Hypoxia-induced inflammation and apoptosis are important pathophysiological features of heat stroke-induced acute kidney injury (HS-AKI). Hypoxia-inducible factor (HIF) is a key protein that regulates cell adaptation to hypoxia. HIF-prolyl hydroxylase inhibitor (HIF-PHI) stabilizes HIF to increase cell adaptation to hypoxia. Herein, we reported that HIF-PHI pretreatment significantly improved renal function, enhanced thermotolerance, and increased the survival rate of mice in the context of HS. Moreover, HIF-PHI could alleviate HS-induced mitochondrial damage, inflammation, and apoptosis in renal tubular epithelial cells (RTECs) by enhancing mitophagy in vitro and in vivo.
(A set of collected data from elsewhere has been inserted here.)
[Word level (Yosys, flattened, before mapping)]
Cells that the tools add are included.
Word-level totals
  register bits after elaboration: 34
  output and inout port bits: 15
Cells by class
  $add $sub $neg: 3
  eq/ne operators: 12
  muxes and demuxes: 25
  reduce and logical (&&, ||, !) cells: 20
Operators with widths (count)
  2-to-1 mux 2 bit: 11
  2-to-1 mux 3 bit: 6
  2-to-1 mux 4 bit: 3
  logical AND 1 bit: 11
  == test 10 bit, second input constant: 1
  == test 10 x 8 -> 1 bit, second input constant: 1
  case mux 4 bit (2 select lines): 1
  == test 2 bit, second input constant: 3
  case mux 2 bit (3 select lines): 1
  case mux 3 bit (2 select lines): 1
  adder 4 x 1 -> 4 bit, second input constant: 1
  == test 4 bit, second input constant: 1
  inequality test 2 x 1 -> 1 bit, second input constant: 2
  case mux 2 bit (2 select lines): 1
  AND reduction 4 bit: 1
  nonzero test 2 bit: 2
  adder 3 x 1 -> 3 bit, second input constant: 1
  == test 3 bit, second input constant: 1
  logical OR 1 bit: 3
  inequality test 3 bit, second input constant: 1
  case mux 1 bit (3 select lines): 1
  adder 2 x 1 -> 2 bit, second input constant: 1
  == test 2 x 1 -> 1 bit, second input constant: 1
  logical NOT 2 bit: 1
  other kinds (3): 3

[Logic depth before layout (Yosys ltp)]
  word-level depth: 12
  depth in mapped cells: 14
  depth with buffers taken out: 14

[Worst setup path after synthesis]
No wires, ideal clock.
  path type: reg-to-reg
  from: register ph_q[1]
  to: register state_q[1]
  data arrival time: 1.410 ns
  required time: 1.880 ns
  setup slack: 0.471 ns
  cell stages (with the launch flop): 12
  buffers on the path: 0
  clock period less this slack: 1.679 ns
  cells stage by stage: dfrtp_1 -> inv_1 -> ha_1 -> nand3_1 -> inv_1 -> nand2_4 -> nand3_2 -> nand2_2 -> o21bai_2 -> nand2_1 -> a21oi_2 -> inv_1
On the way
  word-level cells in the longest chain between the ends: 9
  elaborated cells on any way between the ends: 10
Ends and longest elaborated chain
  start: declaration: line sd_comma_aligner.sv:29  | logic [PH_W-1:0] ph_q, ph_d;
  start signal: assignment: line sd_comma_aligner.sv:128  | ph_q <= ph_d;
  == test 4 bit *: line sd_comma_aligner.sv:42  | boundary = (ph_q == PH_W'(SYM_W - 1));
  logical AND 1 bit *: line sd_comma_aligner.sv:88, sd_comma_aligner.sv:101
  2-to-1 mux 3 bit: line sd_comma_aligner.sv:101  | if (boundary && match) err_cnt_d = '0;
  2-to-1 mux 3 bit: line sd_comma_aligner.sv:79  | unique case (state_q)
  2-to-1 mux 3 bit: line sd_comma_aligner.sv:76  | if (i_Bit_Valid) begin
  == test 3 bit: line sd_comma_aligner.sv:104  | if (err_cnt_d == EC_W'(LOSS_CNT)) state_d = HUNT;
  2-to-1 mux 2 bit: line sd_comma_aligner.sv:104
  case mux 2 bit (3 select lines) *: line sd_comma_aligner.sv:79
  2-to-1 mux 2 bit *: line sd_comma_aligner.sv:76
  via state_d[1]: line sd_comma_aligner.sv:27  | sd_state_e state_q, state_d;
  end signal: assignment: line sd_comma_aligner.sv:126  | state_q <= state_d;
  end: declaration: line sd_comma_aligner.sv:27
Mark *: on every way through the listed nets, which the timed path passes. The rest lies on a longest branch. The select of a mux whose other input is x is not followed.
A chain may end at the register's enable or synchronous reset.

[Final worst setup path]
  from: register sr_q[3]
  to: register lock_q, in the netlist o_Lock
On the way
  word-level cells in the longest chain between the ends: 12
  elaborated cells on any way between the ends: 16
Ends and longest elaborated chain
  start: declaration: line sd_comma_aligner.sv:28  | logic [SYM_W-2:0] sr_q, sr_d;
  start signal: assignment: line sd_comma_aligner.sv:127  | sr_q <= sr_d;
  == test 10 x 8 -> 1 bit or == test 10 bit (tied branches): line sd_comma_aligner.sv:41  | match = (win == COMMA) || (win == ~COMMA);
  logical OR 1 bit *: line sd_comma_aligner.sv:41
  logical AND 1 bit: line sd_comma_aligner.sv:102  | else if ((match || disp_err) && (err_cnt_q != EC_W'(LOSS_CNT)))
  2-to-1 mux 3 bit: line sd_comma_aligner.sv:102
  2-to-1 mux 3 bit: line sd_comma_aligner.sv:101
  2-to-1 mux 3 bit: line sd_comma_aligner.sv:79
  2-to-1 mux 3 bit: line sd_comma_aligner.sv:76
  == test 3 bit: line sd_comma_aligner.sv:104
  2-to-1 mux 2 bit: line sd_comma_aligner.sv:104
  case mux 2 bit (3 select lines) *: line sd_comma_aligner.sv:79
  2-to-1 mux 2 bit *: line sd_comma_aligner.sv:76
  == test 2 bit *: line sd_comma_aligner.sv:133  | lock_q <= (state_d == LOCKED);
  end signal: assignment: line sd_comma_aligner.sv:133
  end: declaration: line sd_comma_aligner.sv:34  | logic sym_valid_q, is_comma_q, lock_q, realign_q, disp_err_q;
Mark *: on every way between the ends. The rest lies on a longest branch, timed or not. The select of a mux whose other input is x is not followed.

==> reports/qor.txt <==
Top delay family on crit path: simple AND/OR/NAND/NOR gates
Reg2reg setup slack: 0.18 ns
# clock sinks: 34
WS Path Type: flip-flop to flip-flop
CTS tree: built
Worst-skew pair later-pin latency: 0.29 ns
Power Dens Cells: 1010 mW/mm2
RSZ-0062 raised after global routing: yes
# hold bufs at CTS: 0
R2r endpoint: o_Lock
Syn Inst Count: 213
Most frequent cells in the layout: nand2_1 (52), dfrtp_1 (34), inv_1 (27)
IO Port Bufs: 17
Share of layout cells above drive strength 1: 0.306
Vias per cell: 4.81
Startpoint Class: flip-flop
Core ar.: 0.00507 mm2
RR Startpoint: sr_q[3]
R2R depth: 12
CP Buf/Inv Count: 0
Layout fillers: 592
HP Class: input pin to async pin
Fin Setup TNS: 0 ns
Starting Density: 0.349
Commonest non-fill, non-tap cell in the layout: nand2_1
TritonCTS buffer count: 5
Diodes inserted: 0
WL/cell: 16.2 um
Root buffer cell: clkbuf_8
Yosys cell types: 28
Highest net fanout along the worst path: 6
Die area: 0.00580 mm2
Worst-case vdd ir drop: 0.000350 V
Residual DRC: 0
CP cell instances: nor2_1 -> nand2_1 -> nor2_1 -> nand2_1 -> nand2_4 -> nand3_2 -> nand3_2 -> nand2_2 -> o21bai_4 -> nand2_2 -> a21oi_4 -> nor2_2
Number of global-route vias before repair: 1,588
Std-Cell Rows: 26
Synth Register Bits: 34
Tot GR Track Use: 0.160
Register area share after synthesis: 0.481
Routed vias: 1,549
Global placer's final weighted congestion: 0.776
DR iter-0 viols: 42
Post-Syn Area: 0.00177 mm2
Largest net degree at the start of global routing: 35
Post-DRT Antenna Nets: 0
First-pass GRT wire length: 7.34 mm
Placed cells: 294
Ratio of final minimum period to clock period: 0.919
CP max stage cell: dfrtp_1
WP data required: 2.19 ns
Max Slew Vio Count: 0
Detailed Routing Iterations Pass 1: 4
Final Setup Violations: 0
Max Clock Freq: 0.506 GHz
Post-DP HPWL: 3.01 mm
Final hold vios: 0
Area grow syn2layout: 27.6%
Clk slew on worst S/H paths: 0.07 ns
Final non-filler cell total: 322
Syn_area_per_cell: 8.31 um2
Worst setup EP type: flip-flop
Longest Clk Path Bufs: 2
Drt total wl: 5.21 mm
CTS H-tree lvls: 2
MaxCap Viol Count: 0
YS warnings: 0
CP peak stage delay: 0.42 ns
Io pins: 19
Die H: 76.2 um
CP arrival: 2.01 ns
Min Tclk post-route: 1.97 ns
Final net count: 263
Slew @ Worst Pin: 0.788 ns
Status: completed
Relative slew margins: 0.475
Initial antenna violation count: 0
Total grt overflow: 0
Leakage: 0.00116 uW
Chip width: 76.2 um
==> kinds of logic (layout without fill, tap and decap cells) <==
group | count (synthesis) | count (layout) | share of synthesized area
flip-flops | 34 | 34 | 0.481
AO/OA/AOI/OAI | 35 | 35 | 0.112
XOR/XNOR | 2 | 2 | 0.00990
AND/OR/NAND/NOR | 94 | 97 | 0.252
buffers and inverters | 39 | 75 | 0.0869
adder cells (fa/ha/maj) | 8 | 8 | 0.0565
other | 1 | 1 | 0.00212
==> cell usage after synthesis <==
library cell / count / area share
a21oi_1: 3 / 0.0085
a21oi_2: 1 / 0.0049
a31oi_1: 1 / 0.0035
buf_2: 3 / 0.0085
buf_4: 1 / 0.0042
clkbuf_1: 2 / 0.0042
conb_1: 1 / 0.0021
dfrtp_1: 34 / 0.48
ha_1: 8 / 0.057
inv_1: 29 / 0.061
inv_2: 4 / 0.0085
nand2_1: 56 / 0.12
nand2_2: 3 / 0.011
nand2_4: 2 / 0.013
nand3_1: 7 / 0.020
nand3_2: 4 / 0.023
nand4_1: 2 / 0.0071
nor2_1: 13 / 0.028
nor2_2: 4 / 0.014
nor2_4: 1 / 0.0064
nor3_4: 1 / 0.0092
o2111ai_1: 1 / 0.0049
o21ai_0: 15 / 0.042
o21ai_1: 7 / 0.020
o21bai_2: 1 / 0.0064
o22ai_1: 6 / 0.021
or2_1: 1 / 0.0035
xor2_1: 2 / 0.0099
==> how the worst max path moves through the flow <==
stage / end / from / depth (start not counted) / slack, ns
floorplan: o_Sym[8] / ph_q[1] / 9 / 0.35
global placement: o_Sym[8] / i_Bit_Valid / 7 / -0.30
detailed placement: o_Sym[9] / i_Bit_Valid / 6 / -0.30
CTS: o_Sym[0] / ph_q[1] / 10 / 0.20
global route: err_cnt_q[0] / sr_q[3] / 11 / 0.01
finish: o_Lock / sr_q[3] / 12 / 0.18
<file path="config.mk">
export PLATFORM = sky130hd
export DESIGN_NAME = apb_axil_bridge
export DESIGN_NICKNAME = d
export VERILOG_FILES = /design/src/rtl/apb_axil_bridge.sv
export SDC_FILE = /design/constraint.sdc
export NUM_CORES = 1
export LEC_CHECK = 0
export ABC_AREA = 1
export CAP_MARGIN = 20
export CORE_AREA = 2 2 115 117
export CTS_CLUSTER_DIAMETER = 50
export DETAILED_ROUTE_END_ITERATION = 6
export DIE_AREA = 0 0 117 119
export PLACE_DENSITY = 0.81
export RECOVER_POWER = 25
export SYNTH_ARGS = -nofsm -noshare
export SYNTH_HDL_FRONTEND = slang
export SYNTH_SLANG_ARGS = --single-unit
</file>
<file path="constraint.sdc">
create_clock -name pclk -period 2.26 [get_ports pclk]
set_input_delay 0.226 -clock pclk [delete_from_list [all_inputs] [get_ports pclk]]
set_output_delay 0.226 -clock pclk [all_outputs]
set_load 0.05 [all_outputs]
</file>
By contrast, mitophagy inhibitors Mdivi-1, 3-MA, and Baf-A1 reversed the renoprotective effects of HIF-PHI. Mechanistically, HIF-PHI protects RTECs from inflammation and apoptosis by enhancing Bcl-2 adenovirus E18 19-kDa-interacting protein 3 (BNIP3)-mediated mitophagy, while genetic ablation of BNIP3 attenuated HIF-PHI-induced mitophagy and abolished HIF-PHI-mediated renal protection. Thus, our results indicated that HIF-PHI protects renal function by upregulating BNIP3-mediated mitophagy to improve HS-induced inflammation and apoptosis of RTECs, suggesting HIF-PHI as a promising therapeutic agent to treat HS-AKI.

Keywords: BNIP3; HIF‐PHI; acute kidney injury; heat stroke; mitophagy

DOI: https://doi.org/10.1096/fj.202400047R